Its only a time zone but it felt a lot like saying goodbye.
I want to live a life worth writing about. These days I often find myself wallowing in self-pity, on my worst days I lie in bed just thinking about the alternative lives I could have lived. I want new, exciting experiences. I started working 4 weeks ago and the novelty of having hot chai on demand and my own desk is quickly wearing off, I crave adventure, fulfillment, the Gemini in me is restless. These days I have a lot of time, that's the bad thing, if I don't keep myself occupied I ruin myself, consumed with negative thoughts I want to be the type of person that chases after what I want but these days all I do is talk about things I want to do but never get around to doing them. I was supposed to start uni a month ago but I'm in a funk and I truly want to believe it gets better but the only progress I've made is transitioning from depression to a sort of reluctant acceptance of this is my life this is who I am now, this is what I do.

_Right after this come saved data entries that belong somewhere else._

===== flow/design.v =====
module ieee754multiplier (
    input logic clk, rst_n,
    input logic [31:0] a_i,
    input logic [31:0] b_i,
    input logic start_i,
    output logic done_o,
    output logic nan_o,
    output logic inifinit_o,
    output logic overflow_o,
    output logic underflow_o,
    output logic [31:0] product_o
);
typedef enum logic[1:0] {
    INITIAL_STATE = 2'b00,
    MULTIPLY_STEP = 2'b01,
    RESULT_VERIFICATION_STEP = 2'b10,
    DONE = 2'b11
} MULTIPLIER_FSM_STATE;
MULTIPLIER_FSM_STATE current_state;
logic [31:0] a_r, b_r;  
logic signal_a, signal_b;
logic [7:0] exponent_a, exponent_b;
logic [23:0] mantissa_a, mantissa_b;  
logic [47:0] mantissa_temp;
logic [9:0] exponent_temp;
logic [31:0] product_r;      
logic [1:0]  exponent_hi_r;  
always_comb begin : MULTIPLIER_COMB_BLOCK
    signal_a = a_r[31];  
    signal_b = b_r[31];  
    exponent_a = a_r[30:23];  
    exponent_b = b_r[30:23];  
    mantissa_a[23] = 1;
    mantissa_a[22:0] = a_r[22:0];   
    mantissa_b[23] = 1;
    mantissa_b[22:0] = b_r[22:0];   
    if (mantissa_a[22-:23] == 0 || mantissa_b[22-:23] == 0) begin  
        mantissa_temp = 0;  
        exponent_temp = 0;  
    end else begin
        mantissa_temp = mantissa_a * mantissa_b;  
        exponent_temp = exponent_a + exponent_b - 127;  
        if (mantissa_temp[47] == 1) begin  
            mantissa_temp = mantissa_temp >> 1;  
            exponent_temp = exponent_temp + 1;  
        end
    end
end
always_ff @(posedge clk, negedge rst_n) begin : MULTIPLIER_FF_BLOCK
    if(!rst_n) begin
        current_state <= INITIAL_STATE;
        a_r <= 32'b0;
        b_r <= 32'b0;
        product_r <= 32'b0;
        exponent_hi_r <= 2'b0;
        done_o <= 1'b0;
        nan_o <= 1'b0;
        inifinit_o <= 1'b0;
        overflow_o <= 1'b0;
        underflow_o <= 1'b0;
        product_o <= 32'b0;
    end else begin
        case (current_state)
            INITIAL_STATE, DONE: begin
                done_o <= 1'b0;
                if (start_i) begin
                    a_r <= a_i;
                    b_r <= b_i;
                    current_state <= MULTIPLY_STEP;
                end else begin
                    current_state <= INITIAL_STATE;
                end
            end
            MULTIPLY_STEP: begin
                product_r[31] <= signal_a ^ signal_b;  
                product_r[30:23] <= exponent_temp[7:0];  
                product_r[22:0] <= mantissa_temp[45:23];  
                exponent_hi_r <= exponent_temp[9:8];
                current_state <= RESULT_VERIFICATION_STEP;
            end
            RESULT_VERIFICATION_STEP: begin
                nan_o <= 1'b0;
                inifinit_o <= 1'b0;
                overflow_o <= 1'b0;
                underflow_o <= 1'b0;
                product_o <= product_r;
                if (product_r[30:23] == 8'hFF && product_r[22:0] != 23'b00) begin
                    nan_o <= 1'b1;
                    product_o <= 32'b00;
                end else if (product_r[30:23] == 8'b11111111 && product_r[22:0] == 23'b0) begin
                    inifinit_o <= 1'b1;
                end else if (exponent_hi_r[0] == 1'b1 || exponent_hi_r[1] == 1'b1) begin
                    overflow_o <= 1'b1;
                    product_o <= 32'h7FFFFFFF;
                end else if (product_r[30:23] == 8'b00000000) begin
                    underflow_o <= 1'b1;
                    product_o <= 32'b00;
                end
                done_o <= 1'b1;
                current_state <= DONE;
            end
        endcase
    end
end
endmodule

I want to talk about this, about my failure, I want to be able to stand tall and say:
"Yes, my life has completely been derailed right now but that doesn't mean it'll be like this forever, I have faith that whatever has happened has happened for a reason". I want to make the best of a bad situation but I don't know how I feel like I've lost my way, my GPS has completely rerouted - I must have missed a turn or something I don't know where I went wrong but I'm not at my destination, I'm not where I'm supposed to be.

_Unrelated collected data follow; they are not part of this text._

## the reference run
## comm_top
module comm_top(
  input wire sys_clk,
  input wire sys_clk_rst,
  input wire rst,
  input wire bit_in, 
  output wire bit_out, 
  output wire [7:0] data_trans, 
  output wire [7:0] data_recev 
);
Size: about 1000 cells after synthesis, roughly 150 flip-flops, ~21 I/O pins, ~0.0083 mm² of cells after synthesis.
==> flow/config.mk <==
export PLATFORM = sky130hd
export DESIGN_NAME = comm_top
export DESIGN_NICKNAME = comm_top
export VERILOG_FILES = /design/flow/design.v
export SDC_FILE = /design/flow/constraint.sdc
export NUM_CORES = 4
export LEC_CHECK = 0
export ABC_AREA = 1
export CAP_MARGIN = 20
export CORE_MARGIN = 2
export CORE_UTILIZATION = 70
export CTS_CLUSTER_DIAMETER = 37
export CTS_CLUSTER_SIZE = 15
export HOLD_SLACK_MARGIN = 0.29
export PLACE_DENSITY_LB_ADDON = 0.2
export SETUP_SLACK_MARGIN = -0.36
export SLEW_MARGIN = 20
==> flow/constraint.sdc <==
create_clock -name core_clock -period 6.64 [get_ports {sys_clk}]
set_input_delay 1.3280 -clock core_clock [delete_from_list [all_inputs] [get_ports {sys_clk}]]
set_output_delay 1.3280 -clock core_clock [all_outputs]
set_load 0.01 [all_outputs]
run.sh (not shown) runs the stock make flow with config.mk's settings and CLKGATE_MAP_FILE=.
The reference run: all stages complete, timing, DRC and antenna checks passed
### the reference run -> the trial run
--- a/flow/config.mk
+++ b/flow/config.mk
@@ -8 +7,0 @@
-export ABC_AREA = 1
@@ -11,6 +10 @@
-export CORE_UTILIZATION = 70
-export CTS_CLUSTER_DIAMETER = 37
-export CTS_CLUSTER_SIZE = 15
-export HOLD_SLACK_MARGIN = 0.29
-export PLACE_DENSITY_LB_ADDON = 0.2
-export SETUP_SLACK_MARGIN = -0.36
+export CORE_UTILIZATION = 32
==> flow/constraint.sdc <==
create_clock -name core_clock -period 4.2 [get_ports {sys_clk}]
set_input_delay 0.8400 -clock core_clock [delete_from_list [all_inputs] [get_ports {sys_clk}]]
set_output_delay 0.8400 -clock core_clock [all_outputs]
set_load 0.01 [all_outputs]
--- outcome ---
Note that the via count recorded for the reference run amounts to 1.2 times the value seen in the trial run.
Between the reference run and the trial run, final area is higher for the reference run, the trial run comes in under that.
The trial run completed; timing, DRC and antenna clean
The more densely filled core belongs to the reference run, not the trial run.
The trial run vs the reference run: area used by multi-input combinational logic up in the trial run

* * *

Setup of ember:
comm_top again, from the RTL that the note above started with.
Settings: LEC_CHECK=0, ABC_AREA=0, CAP_MARGIN=20, CORE_ASPECT_RATIO=0.53, CORE_MARGIN=2, CORE_UTILIZATION=28, GPL_TIMING_DRIVEN=0, MIN_ROUTING_LAYER=met2, PLACE_DENSITY_LB_ADDON=0.1, SETUP_SLACK_MARGIN=0.12, SLEW_MARGIN=40, TNS_END_PERCENT=65; clock period 3.06 ns.
ember ran in full, but the layout does not pass; the checks complain about negative setup slack.
Relative to ember, the following input files were edited for lagoon:
Settings: ABC_AREA changed from 0 to 1; TNS_END_PERCENT removed (was 65); SETUP_SLACK_MARGIN removed (was 0.12); CORE_UTILIZATION changed from 28 to 72; PLACE_DENSITY_LB_ADDON removed (was 0.1); GPL_TIMING_DRIVEN removed (was 0); SLEW_MARGIN changed from 40 to 20; MIN_ROUTING_LAYER removed (was met2); CORE_ASPECT_RATIO removed (was 0.53); the clock period (ns, I/O delays scaled along) changed from 3.06 to 2.33.
Notes after the runs:
- lagoon: complete, dirty (negative setup slack)
- The global-route usage over all layers of lagoon is higher than that of ember.
- For ember, the end of the critical path was my_Rx_top.my_S2P.temp_reg[9], unlike lagoon, where it was my_Rx_top.my_S2P.temp_reg[12].
- The highest routing layer actually used comes out met4 in one run and met5 in the other, namely in lagoon and ember respectively.
- Compare lagoon and ember | clock-buffer cell count higher: lagoon
- Comparing lagoon and ember, the higher share of the synthesized netlist area taken by xor and xnor gates is on ember.
- The post-synthesis compound-gate area fraction of ember and that of lagoon are within noise of each other.
- Power drawn by the sequential cells (ember / lagoon): 0.77
- For ember, the largest power group was clock, unlike lagoon, where it was registers.
- Worst setup path startpoint = my_Rx_top.my_S2P.cnt[1]: lagoon; worst setup path startpoint = my_Rx_top.my_S2P.cnt[6]: ember
- Setup slack of the critical path after layout for lagoon: 0.46 ns down relative to ember
## Diff of input files: nickel against lagoon
Settings: ABC_AREA no longer set, was 1; CORE_UTILIZATION now 40, was 72; the clock period (ns, I/O delays scaled along) now 10.0, was 2.33.
[summary]
Both conditions hold for nickel: the flow ran to the end and the final layout passed the timing, DRC and antenna checks.
Compared with lagoon, design area in nickel decreased by more than 10%.
[compare] base=lagoon new=nickel: total power went down 77%, routed wire length moved down, hold slack went up by 0.053 ns.

* * *

main:
Starting RTL as in the previous note.
==> flow/design.v (excerpt) <==
module comm_top(
  input wire sys_clk,
  input wire sys_clk_rst,
  input wire rst,
  input wire bit_in, 
  output wire bit_out, 
  output wire [7:0] data_trans, 
  output wire [7:0] data_recev 
);
==> flow/config.mk <==
export PLATFORM = sky130hd
export DESIGN_NAME = comm_top
export DESIGN_NICKNAME = comm_top
export VERILOG_FILES = /design/flow/design.v
export SDC_FILE = /design/flow/constraint.sdc
export NUM_CORES = 4
export LEC_CHECK = 0
export ABC_AREA = 0
export CAP_MARGIN = 5
export CELL_PAD_IN_SITES_DETAIL_PLACEMENT = 0
export CELL_PAD_IN_SITES_GLOBAL_PLACEMENT = 1
export CORE_MARGIN = 7
export CORE_UTILIZATION = 39
export CTS_CLUSTER_DIAMETER = 65
export GPL_ROUTABILITY_DRIVEN = 1
export GPL_TIMING_DRIVEN = 0
export MAX_ROUTING_LAYER = met5
export MIN_ROUTING_LAYER = met1
export SETUP_SLACK_MARGIN = 0.46
export SLEW_MARGIN = 10
export TNS_END_PERCENT = 65
==> flow/constraint.sdc <==
create_clock -name core_clock -period 2.7 [get_ports {sys_clk}]
set_input_delay 0.5400 -clock core_clock [delete_from_list [all_inputs] [get_ports {sys_clk}]]
set_output_delay 0.5400 -clock core_clock [all_outputs]
set_load 0.01 [all_outputs]
main -> stages 100% | layout checks FAIL | negative setup slack
Inputs modified between main and the feature branch:
# main
export LEC_CHECK = 0
export ABC_AREA = 0
export CAP_MARGIN = 5
export CELL_PAD_IN_SITES_DETAIL_PLACEMENT = 0
export CELL_PAD_IN_SITES_GLOBAL_PLACEMENT = 1
export CORE_MARGIN = 7
export CORE_UTILIZATION = 39
export CTS_CLUSTER_DIAMETER = 65
export GPL_ROUTABILITY_DRIVEN = 1
export GPL_TIMING_DRIVEN = 0
export MAX_ROUTING_LAYER = met5
export MIN_ROUTING_LAYER = met1
export SETUP_SLACK_MARGIN = 0.46
export SLEW_MARGIN = 10
export TNS_END_PERCENT = 65
create_clock -name core_clock -period 2.7 [get_ports {sys_clk}]
# the feature branch
export LEC_CHECK = 0
export CAP_MARGIN = 20
export CORE_MARGIN = 2
export CORE_UTILIZATION = 70
export CTS_CLUSTER_SIZE = 36
export SLEW_MARGIN = 20
create_clock -name core_clock -period 3.7 [get_ports {sys_clk}]
Having completed the whole flow, the feature branch delivered a layout that passed the timing, DRC and antenna checks. Comparing the feature branch and main, number of detailed-routing iterations run before antenna repair is lower on the feature branch. On portion of total power attributed to sequential cells: between the feature branch and main, it ends up lower for main. Post-cts gate resize count on the feature branch is down relative to main. Side by side, row count turned out lower in the feature branch than in main. The maximum number of pins on one net before global-route repair number comes out higher for the feature branch vs main. NOTE internal power component main->the feature branch decreased by more than a quarter. [compare] base=main new=the feature branch: via count went up by about 0.7%, setup slack of the critical path after layout went up by 0.97 ns, switching portion of total power went down by 0.34 points.

* * *

Setup of harbor:
Starting RTL as in the previous note.
clock: 10.0 ns
lec_check: 0
cap_margin: 20
core_aspect_ratio: 1.99
core_margin: 2
core_utilization: 40
cts_cluster_diameter: 324
cts_cluster_size: 49
slew_margin: 40
diff inputs: harbor => xenon
- TNS_END_PERCENT newly set to 85
- CTS_CLUSTER_DIAMETER changed from 324 to 291
- SLEW_MARGIN changed from 40 to 20
- CORE_ASPECT_RATIO removed (was 1.99)
- CORE_UTILIZATION changed from 40 to 23
- CTS_CLUSTER_SIZE removed (was 49)
- CELL_PAD_IN_SITES_GLOBAL_PLACEMENT newly set to 3
--- outcome ---
- Delta (xenon minus harbor): global-route usage fell 6.1 points; die area rose 71%; number of signal-net buffers in the layout rose 2; met1 usage fell 2.8 points.
- From harbor to xenon the numbers moved as follows: final count of pins violating max slew stayed essentially flat; slew at the pin with the worst max-slew slack increased by 0.19 ns relative to the old numbers; summed standard-cell area reported by yosys roughly the same; met1 wire length picked up an extra 2700 um; post-route non-filler standard cell count +195.
- Comparing harbor and xenon, the lower relative area change from synthesis to final layout is on harbor.
- Looking at library cell contributing the largest single delay on the critical path, the sky130_fd_sc_hd__a32o_1 result is from xenon; the sky130_fd_sc_hd__a2111oi_4 one comes from harbor.
- Between harbor and xenon, the difference in clock tree skew after final layout is negligible.
#### Input delta (indigo over xenon)
- CORE_UTILIZATION now 40, was 23
- SLEW_MARGIN now 40, was 20
- PLACE_DENSITY now 0.35, previously not set
- CTS_CLUSTER_SIZE now 49, previously not set
- CELL_PAD_IN_SITES_GLOBAL_PLACEMENT no longer set, was 3
- TNS_END_PERCENT now 30, was 85
- CORE_ASPECT_RATIO now 0.5, previously not set
- CTS_CLUSTER_DIAMETER now 324, was 291
Findings:
The lower global-route usage over all layers of indigo and xenon is in xenon.
Final critical-path required period is higher on xenon
Post-detailed-routing wire length shrinks by more than 10% when moving from xenon to indigo.
The run showing the smaller post-detailed-route wirelength per cell is xenon.
indigo gives more final worst setup slack than xenon did.
## Diff of input files: onyx against indigo
- swapping 40 for 59 in CORE_UTILIZATION
- putting SETUP_SLACK_MARGIN at 1.98 where nothing was set
- swapping 20 for 0 in CAP_MARGIN
- swapping 2 for 5 in CORE_MARGIN
- swapping 49 for 98 in CTS_CLUSTER_SIZE
--- outcome ---
Summary of onyx over indigo: detail-routed net length per standard cell grew by 0.13 um, post-route non-filler standard cell count fell about 8%, post-route worst setup slack +0.023 ns, number of vias after detailed routing picked up an extra 45, cell area moved down.
Summary: setup slack at placement, onyx better than indigo
> inputs changed (onyx -> cedar)
- CORE_UTILIZATION now 40, was 59
- SLEW_MARGIN now 20, was 40
- SETUP_SLACK_MARGIN now 2.86, was 1.98
- CAP_MARGIN now 20, was 0
- CTS_CLUSTER_DIAMETER now 396, was 324
- TNS_END_PERCENT no longer set, was 30
- CORE_MARGIN now 2, was 5
- CTS_CLUSTER_SIZE now 97, was 98
- CORE_ASPECT_RATIO no longer set, was 0.5
- PLACE_DENSITY no longer set, was 0.35
Results
- As far as yosys synthesis chip area goes, cedar and onyx are indistinguishable; the numbers are identical.
- cedar ends up with a worst slew slack as a fraction of its limit that is 19 points lower than in onyx.
- Compared with onyx, in cedar overall power after layout now smaller; ratio of final minimum period to clock period now larger.

* * *

Setup of build 12:
comm_top again, from the RTL that the note above started with.
==> flow/config.mk <==
export PLATFORM = sky130hd
export DESIGN_NAME = comm_top
export DESIGN_NICKNAME = comm_top
export VERILOG_FILES = /design/flow/design.v
export SDC_FILE = /design/flow/constraint.sdc
export NUM_CORES = 4
export LEC_CHECK = 0
export ABC_AREA = 1
export CAP_MARGIN = 5
export CELL_PAD_IN_SITES_DETAIL_PLACEMENT = 0
export CELL_PAD_IN_SITES_GLOBAL_PLACEMENT = 2
export CORE_MARGIN = 7
export CORE_UTILIZATION = 39
export CTS_CLUSTER_DIAMETER = 65
export GPL_ROUTABILITY_DRIVEN = 1
export GPL_TIMING_DRIVEN = 1
export MAX_ROUTING_LAYER = met5
export MIN_ROUTING_LAYER = met1
export SETUP_SLACK_MARGIN = 0.46
export SLEW_MARGIN = 10
export TNS_END_PERCENT = 65
==> flow/constraint.sdc <==
create_clock -name core_clock -period 2.7 [get_ports {sys_clk}]
set_input_delay 0.5400 -clock core_clock [delete_from_list [all_inputs] [get_ports {sys_clk}]]
set_output_delay 0.5400 -clock core_clock [all_outputs]
set_load 0.01 [all_outputs]
Final checks on build 12, whose flow otherwise completed, came back failing, citing setup timing.
--- input diff build 12..build 42 ---
- a deleted CELL_PAD_IN_SITES_GLOBAL_PLACEMENT that had been 2
- a change of SLEW_MARGIN from 10 to 20
- a deleted MIN_ROUTING_LAYER that had been met1
- a change of CORE_UTILIZATION from 39 to 60
- a change of CAP_MARGIN from 5 to 20
- a deleted CTS_CLUSTER_DIAMETER that had been 65
- a deleted SETUP_SLACK_MARGIN that had been 0.46
- a deleted GPL_ROUTABILITY_DRIVEN that had been 1
- a deleted ABC_AREA that had been 1
- a deleted CELL_PAD_IN_SITES_DETAIL_PLACEMENT that had been 0
- a deleted MAX_ROUTING_LAYER that had been met5
- a deleted GPL_TIMING_DRIVEN that had been 1
- a change of CORE_MARGIN from 7 to 2
- a deleted TNS_END_PERCENT that had been 65
- a change of the clock period (ns, I/O delays scaled along) from 2.7 to 4.22
- Build 42 against build 12; total power is down by more than a quarter.
- On overall routing resource usage: build 42 sits above build 12.
- In the flow results for build 42 and build 12, the via count is larger on build 12.
- Compared with build 12, global-route wire length before repair in build 42 decreased by more than 10%.
- For the setup slack, build 42 came in 810 ps higher than build 12 did.
- Build 42 finished end to end and its layout was clean on timing, DRC and antenna.
- Gate count of the mapped netlist: build 42 < build 12
- Measured against each other, build 42 and build 12 differ in clock period minus final worst setup slack, the lower figure coming from build 12.
Setup changes, build 42 to build 3
- setting SETUP_SLACK_MARGIN to 0.24 for the first time
- changing CORE_UTILIZATION from 60 to 66
- setting ABC_AREA to 1 for the first time
- changing the clock period (ns, I/O delays scaled along) from 4.22 to 2.84
Results
The flow completed for build 3, but it is not clean: the layout still shows setup timing. End of the critical path: my_Rx_top.my_S2P.temp_reg[9]$_DFFE_PP0P_ -> build 42, my_Rx_top.my_S2P.temp_reg[3]$_DFFE_PP0P_ -> build 3. Met1 usage: lower on build 42. Build 42 → build 3: area growth from synthesis to final layout now sits higher, part of the cycle the worst path needs rose by 17 points. Summary of build 3 over build 42: instance count of the mapped netlist has increased; wire length increased 12%; sequential cell area fraction in the yosys report fell 1.8 points.
Here is what was changed in the inputs of build 81 compared with build 3.
- CORE_UTILIZATION: 66 -> 68
- CTS_CLUSTER_SIZE: unset -> 37
- ABC_AREA: 1 -> unset
- SETUP_SLACK_MARGIN: 0.24 -> unset
- the clock period (ns, I/O delays scaled along): 2.84 -> 4.0
- Build 81 finished end to end and its layout was clean on timing, DRC and antenna.
- Lower first-pass GRT wire length goes to build 81 over build 3.
- Build 3 has lower sequential cell area share than build 81.
- Slack of the worst reg-to-reg path for build 81: 450 ps up relative to build 3
Input changes introduced in build 69 (baseline for comparison: build 81):
- CORE_UTILIZATION changed from 68 to 69
- PLACE_DENSITY newly set to 0.36
- CTS_CLUSTER_DIAMETER newly set to 102
==> results <==
Compared with build 81, power after layout in build 69 increased by a few percent. Compared with build 81, build 69 shows a higher smallest setup slack after layout. registers as the top power group was reported by build 81, and clock by build 69. Summary of build 69 over build 81: share of the core filled with cells in the final layout went up, cell area did not really move. Build 81 reports its last element of the critical path as my_Rx_top.my_S2P.temp_reg[9]$_DFFE_PP0P_ while build 69 reports my_Rx_top.my_S2P.temp_reg[6]$_DFFE_PP0P_.
Inputs modified between build 69 and build 7:
- CORE_UTILIZATION changed from 69 to 70
- CTS_CLUSTER_DIAMETER removed (was 102)
- PLACE_DENSITY removed (was 0.36)
- the clock period (ns, I/O delays scaled along) changed from 4.0 to 3.06
[summary]
Status build 7: flow complete, layout not clean - setup timing. Compared with build 69, build 7 shows a sequential share of layout area that is 2.5 points lower. Build 69 reports its critical-path cell with the highest stage delay as a2111oi_4 while build 7 reports dfrtp_1. Part of the total power dissipated in sequential elements in build 7 is 1.0 points higher than in build 69. Build 7 vs build 69, worst path setup slack after routing went down by 590 ps. Build 7 vs build 69 — summed area of non-filler cells in the final layout rose about 6%. Compared build 7 vs build 69, and worst-case vdd ir drop is up in build 7. Final critical path time including I/O delays and setup: build 7 vs build 69 down 350 ps. Leakage power delta (build 7 − build 69): unfavourable. [build 7 vs build 69] post-CTS setup buffer count: higher in build 7.
No activity file was given, so power comes from the tool's default toggle rates.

It will get better it will and I want to be able to talk about it, to not let something like this define me or set the tone for the rest of my life but sometimes I get so sad it scares me.

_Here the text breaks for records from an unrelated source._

==> flow/design.v (excerpt) <==
module money_clicker(clk, rst, key_data, key_valid, tick, money, asset, HEX0, HEX1, HEX2, HEX3, HEX4, HEX5);
	input clk;
	input rst;
	input [7:0] key_data;
	input key_valid;
	input tick;
	output [39:0] money;
	output [7:0] asset;
	output [6:0] HEX0, HEX1, HEX2, HEX3, HEX4, HEX5;
	wire [3:0] Millions;
	wire [3:0] HundredThousands;
	wire [3:0] TenThousands;
	wire [3:0] Thousands;
	wire [3:0] Hundreds;
	wire [3:0] Tens;
	wire [3:0] Ones;
	wire click, buy, upgradeClick, one, two, three, four, five, six, seven, eight;
	wire [7:0] prev_data;
	wire selection;
	binaryToBCD convert (money[39:0], Millions[3:0], HundredThousands[3:0], TenThousands[3:0], Thousands[3:0], Hundreds[3:0], Tens[3:0], Ones[3:0]);
	hexDecoder H0(Ones[3:0], HEX0);
	hexDecoder H1(Tens[3:0], HEX1);
	hexDecoder H2(Hundreds[3:0], HEX2);
	hexDecoder H3(Thousands[3:0], HEX3);
	hexDecoder H4(TenThousands[3:0], HEX4);
	hexDecoder H5(HundredThousands[3:0], HEX5);
	prevData prev(clk, rst, key_valid, key_data, prev_data);
	logicController control(clk, rst, key_data, key_valid, click, buy, one, two, three, four, five, six, seven, eight, selection, upgradeClick);
  ...
Size in the first run: ~3600 cells after synthesis, roughly 150 flip-flops, about 0.025 mm^2 of cells after synthesis.
clock: 13.3 ns
lec_check: 0
cap_margin: 25
core_aspect_ratio: 1.63
core_margin: 2
core_utilization: 20
cts_cluster_diameter: 86
cts_cluster_size: 78
gpl_routability_driven: 1
gpl_timing_driven: 0
max_routing_layer: met5
min_routing_layer: met2
place_density_lb_addon: 0.03
setup_slack_margin: 1.11
slew_margin: 20
run.sh (not shown) runs the stock make flow with config.mk's settings and CLKGATE_MAP_FILE=.
The baseline finished but failed the layout checks on setup timing.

But maybe this IS the life I need to write about - everybody talks about sneaking out with their friends, smoking as you watch the sunrise or some bs like that. No one talks about this - the loneliness, the alienation, being in a familiar city, being home but not being around the people that make it home. It’s like I spent 4 years lost at sea and when I finally embraced the waters as my home I found myself sailing to shore, landing on soil that once seemed so familiar but everything around me had changed.
I want to update this blog more - talk about my favorite books, movies, failure, getting through hard times but I realized that I can't fake this positivity, the idea that everything is okay when inside I am crumbling. So from now on I'm just being real.
And yes, it isn’t as bad as it seems, there are good days and they are glorious. Sitting on greasy chairs in boat basin, fingers digging into oily parathas and kebabs that melt into your mouth, hair smelling like smoke. Or chatting with my colleagues during lunch break, ranking the best Game of Thrones deaths, making movie plans, talking about our futures. There is this, there is belonging, there is hope.
There's a Virginia Woolf quote that rattles around in my brain every now and then - I am rooted but I flow, I may be rooted out of circumstance but I don’t want that to stop me from flowing.
The universe has a lot of things in store for me but I need to be patient, sabr. I should enjoy this time, there will probably never be a time like this again where life will slow down for me like this, I want to spend this year working on myself, on growing, improving, taking care of myself – of my body, enriching my soul, watching all the movies on my bucket list, reading all the books I never got to finish, writing my novel, learning how to drive, to play an instrument, to volunteer, to give back to society. Learning how to slow down.
I will write as I always have done, and the words will come as they always do. They will come to me when I am ready.
Meanwhile, I'm listening to the La La Land soundtrack on repeat and eating gummy bears, self-care is important after all.